Here are the steps I used:

First, create a workspace.

mkdir -p ~/vagrant_boxes/hadoop

cd ~/vagrant_boxes/hadoop
Next, create a new vagrant box. I’m using a minimal CentOS vagrant box.

vagrant box add “CentOS 6.5 x86_64” https://github.com/2creatives/vagrant-centos/releases/download/v6.5.3/centos65-x86_64-20140116.box
We are going to create a vagrant box with the packages we need. So, first we initialize the vagrant box.

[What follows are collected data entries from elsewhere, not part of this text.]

<file path="src/alrpv_pkg.sv">
// ----------------------------------------------------------------------------
// alrpv_pkg
// types and constants of the abs log return per volume block
// ----------------------------------------------------------------------------
package alrpv_pkg;

	localparam int PRICE_W = 32;
	localparam int VOLUME_W = 32;
	localparam int RATIO_W = 56;
	localparam int VOL_TOT_W = 48;
	localparam int SUM_W = 40;
	localparam int LOG_W = 32;
	localparam int LOG2_FRAC = 28;
	localparam int RATIO_FRAC = 40;
	localparam logic [29:0] LN2_Q30 = 30'd744261118;
	localparam int PRICE_FRAC_BITS_DEF = 16;
	localparam int LOG_FRAC_BITS_DEF = 24;
	localparam int QUEUE_DEPTH = 4;

	typedef struct packed {
		logic [PRICE_W-1:0]  price;
		logic [VOLUME_W-1:0] volume;
		logic                sample_ok;
		logic                series_end;
	} in_word_t;

	typedef struct packed {
		logic [RATIO_W-1:0] ratio;
		logic               ratio_valid;
	} out_word_t;

	// queued word with its class marked
	typedef struct packed {
		in_word_t word;
		logic     price_zero;
	} q_entry_t;

	typedef struct packed {
		logic     valid;
		q_entry_t entry;
	} q_head_t;

endpackage

</file>
<file path="src/alrpv_front.sv">
// ----------------------------------------------------------------------------
// alrpv_front
// accepts sample words, marks zero prices and holds them in a short queue
// ----------------------------------------------------------------------------
module alrpv_front (
	input  logic                clk,
	input  logic                arst_n,
	input  logic                sample_valid,
	output logic                sample_stall,
	input  alrpv_pkg::in_word_t sample,
	output alrpv_pkg::q_head_t  head,
	input  logic                pop
);
	import alrpv_pkg::*;

	localparam int AW = $clog2(QUEUE_DEPTH);

	q_entry_t        mem_q [QUEUE_DEPTH];
	logic [AW-1:0]   wr_ptr_q, rd_ptr_q;
	logic [AW:0]     count_q;
	logic            push, do_pop;
	q_entry_t        new_entry;

	// classify the incoming word
	always_comb begin
		new_entry.word = sample;
		new_entry.price_zero = (sample.price == '0);
	end

	assign sample_stall = (count_q == (AW+1)'(QUEUE_DEPTH));
	assign push = sample_valid && !sample_stall;
	assign do_pop = pop && (count_q != '0);

	// queue storage
	always_ff @(posedge clk) begin
		if (push) begin
			mem_q[wr_ptr_q] <= new_entry;
		end
	end

	// pointers and fill level
	always_ff @(posedge clk or negedge arst_n) begin
		if (!arst_n) begin
			wr_ptr_q <= '0;
			rd_ptr_q <= '0;
			count_q <= '0;
		end else begin
			if (push) wr_ptr_q <= wr_ptr_q + 1'b1;
			if (do_pop) rd_ptr_q <= rd_ptr_q + 1'b1;
			if (push && !do_pop) count_q <= count_q + 1'b1;
			else if (do_pop && !push) count_q <= count_q - 1'b1;
		end
	end

	assign head.valid = (count_q != '0);
	assign head.entry = mem_q[rd_ptr_q];

endmodule

</file>
<file path="src/alrpv_back.sv">
// ----------------------------------------------------------------------------
// alrpv_back
// log by repeated squaring, series sums and a bit-serial divide per series
// ----------------------------------------------------------------------------
module alrpv_back #(
	parameter int PRICE_FRAC_BITS = alrpv_pkg::PRICE_FRAC_BITS_DEF,
	parameter int LOG_FRAC_BITS = alrpv_pkg::LOG_FRAC_BITS_DEF
) (
	input  logic                 clk,
	input  logic                 arst_n,
	input  alrpv_pkg::q_head_t   head,
	output logic                 pop,
	output logic                 result_valid,
	input  logic                 result_stall,
	output alrpv_pkg::out_word_t result
);
	import alrpv_pkg::*;

	localparam int SH = LOG2_FRAC + 30 - LOG_FRAC_BITS;
	localparam int SHIFT = RATIO_FRAC - LOG_FRAC_BITS;
	localparam int NW = SUM_W + SHIFT;
	localparam int QW = (NW > RATIO_W) ? NW : RATIO_W + 1;
	localparam int DCW = $clog2(NW + 1);

	typedef enum logic [2:0] {
		S_IDLE, S_SQ, S_MUL, S_ACC, S_END, S_DIV, S_OUT
	} state_t;

	state_t               state_q;
	logic                 end_q;
	logic [31:0]          y_q;
	logic [LOG2_FRAC-1:0] f_q;
	logic [4:0]           msb_q;
	logic [4:0]           cnt_q;
	logic                 neg_q;
	logic [63:0]          prod_q;
	logic [VOL_TOT_W-1:0] vol_q;
	logic [SUM_W-1:0]     sum_q;
	logic [LOG_W-1:0]     prev_q;
	logic                 have_prev_q, poison_q, prev_zero_q;
	logic [NW-1:0]        num_q;
	logic [VOL_TOT_W-1:0] rem_q;
	logic [QW-1:0]        quo_q;
	logic [DCW-1:0]       dcnt_q;
	logic                 out_valid_q;
	out_word_t            out_q;

	// leading one of the price
	logic [4:0] msb_c;
	always_comb begin
		msb_c = '0;
		for (int i = 0; i < 32; i++) begin
			if (head.entry.word.price[i]) msb_c = 5'(i);
		end
	end

	// one squaring step
	logic [63:0] sq;
	logic [32:0] sq_sh;
	assign sq = 64'(y_q) * 64'(y_q);
	assign sq_sh = sq[63:31];

	// integer part and magnitude of log2
	logic signed [6:0] ipart;
	logic [6:0]        ipart_abs;
	logic [33:0]       mag_base, mag;
	assign ipart = $signed({2'b00, msb_q}) - 7'(PRICE_FRAC_BITS);
	assign ipart_abs = ipart[6] ? 7'(-ipart) : 7'(ipart);
	assign mag_base = {27'b0, ipart_abs} << LOG2_FRAC;
	assign mag = ipart[6] ? mag_base - 34'(f_q) : mag_base + 34'(f_q);

	// rounding, clamp and difference
	logic [63:0]        rnd;
	logic [63:0]        lim;
	logic [32:0]        magr;
	logic signed [32:0] lg;
	logic signed [33:0] diff;
	logic [33:0]        adiff;
	logic [SUM_W:0]     sum_next;
	assign rnd = (prod_q + (64'(1) << (SH - 1))) >> SH;
	assign lim = neg_q ? 64'h8000_0000 : 64'h7FFF_FFFF;
	assign magr = (rnd > lim) ? lim[32:0] : rnd[32:0];
	assign lg = neg_q ? -$signed(magr) : $signed(magr);
	assign diff = $signed({lg[32], lg}) - $signed({{2{prev_q[31]}}, prev_q});
	assign adiff = diff[33] ? 34'(-diff) : 34'(diff);
	assign sum_next = {1'b0, sum_q} + (SUM_W+1)'(adiff);

	// volume sum
	logic [VOL_TOT_W:0] vol_next;
	assign vol_next = {1'b0, vol_q} + (VOL_TOT_W+1)'(head.entry.word.volume);

	// restoring divide step
	logic [VOL_TOT_W:0] rem2;
	logic               qbit;
	assign rem2 = {rem_q, num_q[NW-1]};
	assign qbit = (rem2 >= {1'b0, vol_q});

	logic out_free;
	assign out_free = !out_valid_q || !result_stall;
	assign pop = (state_q == S_IDLE) && head.valid;

	// sequencer, series state and output register
	always_ff @(posedge clk or negedge arst_n) begin
		if (!arst_n) begin
			state_q <= S_IDLE;
			vol_q <= '0;
			sum_q <= '0;
			prev_q <= '0;
			have_prev_q <= 1'b0;
			poison_q <= 1'b0;
			prev_zero_q <= 1'b0;
			out_valid_q <= 1'b0;
		end else begin
			// output word offered until taken
			if (state_q == S_OUT && out_free) out_valid_q <= 1'b1;
			else if (!result_stall) out_valid_q <= 1'b0;
			unique case (state_q)
				S_IDLE: begin
					if (head.valid) begin
						end_q <= head.entry.word.series_end;
						msb_q <= msb_c;
						y_q <= head.entry.word.price << (5'd31 - msb_c);
						f_q <= '0;
						cnt_q <= '0;
						if (head.entry.word.sample_ok && !head.entry.price_zero) begin
							state_q <= S_SQ;
						end else begin
							state_q <= S_END;
						end
						if (head.entry.word.sample_ok) begin
							vol_q <= vol_next[VOL_TOT_W] ? '1 : vol_next[VOL_TOT_W-1:0];
							if (head.entry.price_zero) begin
								if (have_prev_q) poison_q <= 1'b1;
								prev_q <= '0;
								prev_zero_q <= 1'b1;
								have_prev_q <= 1'b1;
							end
						end
					end
				end
				S_SQ: begin
					if (sq_sh[32]) begin
						y_q <= sq_sh[32:1];
						f_q <= {f_q[LOG2_FRAC-2:0], 1'b1};
					end else begin
						y_q <= sq_sh[31:0];
						f_q <= {f_q[LOG2_FRAC-2:0], 1'b0};
					end
					cnt_q <= cnt_q + 1'b1;
					if (cnt_q == 5'(LOG2_FRAC - 1)) state_q <= S_MUL;
				end
				S_MUL: begin
					prod_q <= 64'(mag) * 64'(LN2_Q30);
					neg_q <= ipart[6];
					state_q <= S_ACC;
				end
				S_ACC: begin
					if (have_prev_q) begin
						if (prev_zero_q) begin
							poison_q <= 1'b1;
						end else begin
							sum_q <= sum_next[SUM_W] ? '1 : sum_next[SUM_W-1:0];
						end
					end
					prev_q <= lg[31:0];
					prev_zero_q <= 1'b0;
					have_prev_q <= 1'b1;
					state_q <= S_END;
				end
				S_END: begin
					if (!end_q) begin
						state_q <= S_IDLE;
					end else if (vol_q == '0 || poison_q) begin
						quo_q <= '0;
						state_q <= S_OUT;
					end else begin
						num_q <= {sum_q, SHIFT'(0)};
						rem_q <= '0;
						quo_q <= '0;
						dcnt_q <= '0;
						state_q <= S_DIV;
					end
				end
				S_DIV: begin
					rem_q <= qbit ? VOL_TOT_W'(rem2 - {1'b0, vol_q}) : rem2[VOL_TOT_W-1:0];
					quo_q <= {quo_q[QW-2:0], qbit};
					num_q <= num_q << 1;
					dcnt_q <= dcnt_q + 1'b1;
					if (dcnt_q == DCW'(NW - 1)) state_q <= S_OUT;
				end
				S_OUT: begin
					if (out_free) begin
						out_q.ratio_valid <= (vol_q != '0) && !poison_q;
						if ((quo_q >> RATIO_W) != '0) out_q.ratio <= '1;
						else out_q.ratio <= quo_q[RATIO_W-1:0];
						vol_q <= '0;
						sum_q <= '0;
						prev_q <= '0;
						have_prev_q <= 1'b0;
						poison_q <= 1'b0;
						prev_zero_q <= 1'b0;
						state_q <= S_IDLE;
					end
				end
				default: state_q <= S_IDLE;
			endcase
		end
	end

	assign result_valid = out_valid_q;
	assign result = out_q;

endmodule

</file>
<file path="src/abs_log_return_per_volume_top.sv">
// ----------------------------------------------------------------------------
// abs_log_return_per_volume_top
// sum of absolute log returns of a price series over its total volume
// ----------------------------------------------------------------------------
// channel   dir  valid          stall          word
// sample    in   sample_valid   sample_stall   price, volume, sample_ok, series_end
// result    out  result_valid   result_stall   ratio, ratio_valid
//
// a nonzero usable price passes issue, 28 squaring steps, scaling by ln2,
// accumulation and end check; a zero or skipped sample passes issue and end
// check; a series end adds SUM_W + RATIO_FRAC - LOG_FRAC_BITS (56) divide
// steps and the output state, or only the output state for an invalid result.
// a four-word queue takes samples while the back end works.
// reset clears the queue and all series sums; no clearing pass.
// a stalled result holds in the output register; the back end waits on it.
// ----------------------------------------------------------------------------
module abs_log_return_per_volume_top #(
	parameter int PRICE_FRAC_BITS = alrpv_pkg::PRICE_FRAC_BITS_DEF,
	parameter int LOG_FRAC_BITS = alrpv_pkg::LOG_FRAC_BITS_DEF
) (
	input  logic                 clk,
	input  logic                 arst_n,
	input  logic                 sample_valid,
	output logic                 sample_stall,
	input  alrpv_pkg::in_word_t  sample,
	output logic                 result_valid,
	input  logic                 result_stall,
	output alrpv_pkg::out_word_t result
);
	import alrpv_pkg::*;

	q_head_t head;
	logic    pop;

	// front: accept and queue
	alrpv_front u_front (
		.clk          (clk),
		.arst_n       (arst_n),
		.sample_valid (sample_valid),
		.sample_stall (sample_stall),
		.sample       (sample),
		.head         (head),
		.pop          (pop)
	);

	// back: log, sums and divide
	alrpv_back #(
		.PRICE_FRAC_BITS (PRICE_FRAC_BITS),
		.LOG_FRAC_BITS   (LOG_FRAC_BITS)
	) u_back (
		.clk          (clk),
		.arst_n       (arst_n),
		.head         (head),
		.pop          (pop),
		.result_valid (result_valid),
		.result_stall (result_stall),
		.result       (result)
	);

endmodule

</file>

vagrant init -m “CentOS 6.5 x86_64” hadoop_base

Next, change the Vagrantfile to the following:

Vagrant.configure(2) do |config|
	config.vm.box = "CentOS 6.5 x86_64"
	config.vm.box_url = "hadoop_base"
	config.ssh.insert_key = false
end

Now, install Hadoop and it’s dependencies.

vagrant up

vagrant ssh

sudo yum install java-1.8.0-openjdk-devel

sudo yum install wget

wget http://apache.claz.org/hadoop/common/hadoop-2.7.3/hadoop-2.7.3.tar.gz ~

gunzip -c *gz | tar xvf –

Open up your ~/.bash_profile and append the following lines.

  export JAVA_HOME=/usr/lib/jvm/java-1.8.0-openjdk.x86_64
  export PATH=$PATH:$JAVA_HOME/bin
  export HADOOP_HOME=~/hadoop-2.7.3
  export PATH=$PATH:$HADOOP_HOME/bin
  export HADOOP_CONF_DIR=$HADOOP_HOME/etc/hadoop

Source the profile.

source ~/.bash_profile

In /etc/hosts, add the following lines:

  192.168.50.21 namenode.example.com
  192.168.50.22 datanode1.example.com
  192.168.50.23 datanode2.example.com
  192.168.50.24 datanode3.example.com
  192.168.50.25 datanode4.example.com

In $HADOOP_CONF_DIR/hadoop-env.sh, replace the ${JAVA_HOME} variable.

  # The java implementation to use.
  export JAVA_HOME=/usr/lib/jvm/java-1.8.0-openjdk.x86_64

Edit the $HADOOP_CONF_DIR/core-site.xml file to have the following XML:

  <configuration>
    <property>
      <name>fs.defaultFS</name>
      <value>hdfs://namenode.example.com:9000</value>
    </property>
  </configuration>

Edit the $HADOOP_CONF_DIR/yarn-site.xml file to have the following XML:

  <configuration>
    <property>
      <name>yarn.nodemanager.aux-services</name>
      <value>mapreduce_shuffle</value>
    </property>
    <property>
      <name>yarn.nodemanager.aux-services.mapreduce.shuffle.class</name>
      <value>org.apache.hadoop.mapred.ShuffleHandler</value>
    </property>
    <property>
      <name>yarn.resourcemanager.hostname</name>
      <value>namenode.example.com</value>
    </property>
  </configuration>

Now, copy the mapred-site.xml file from a template.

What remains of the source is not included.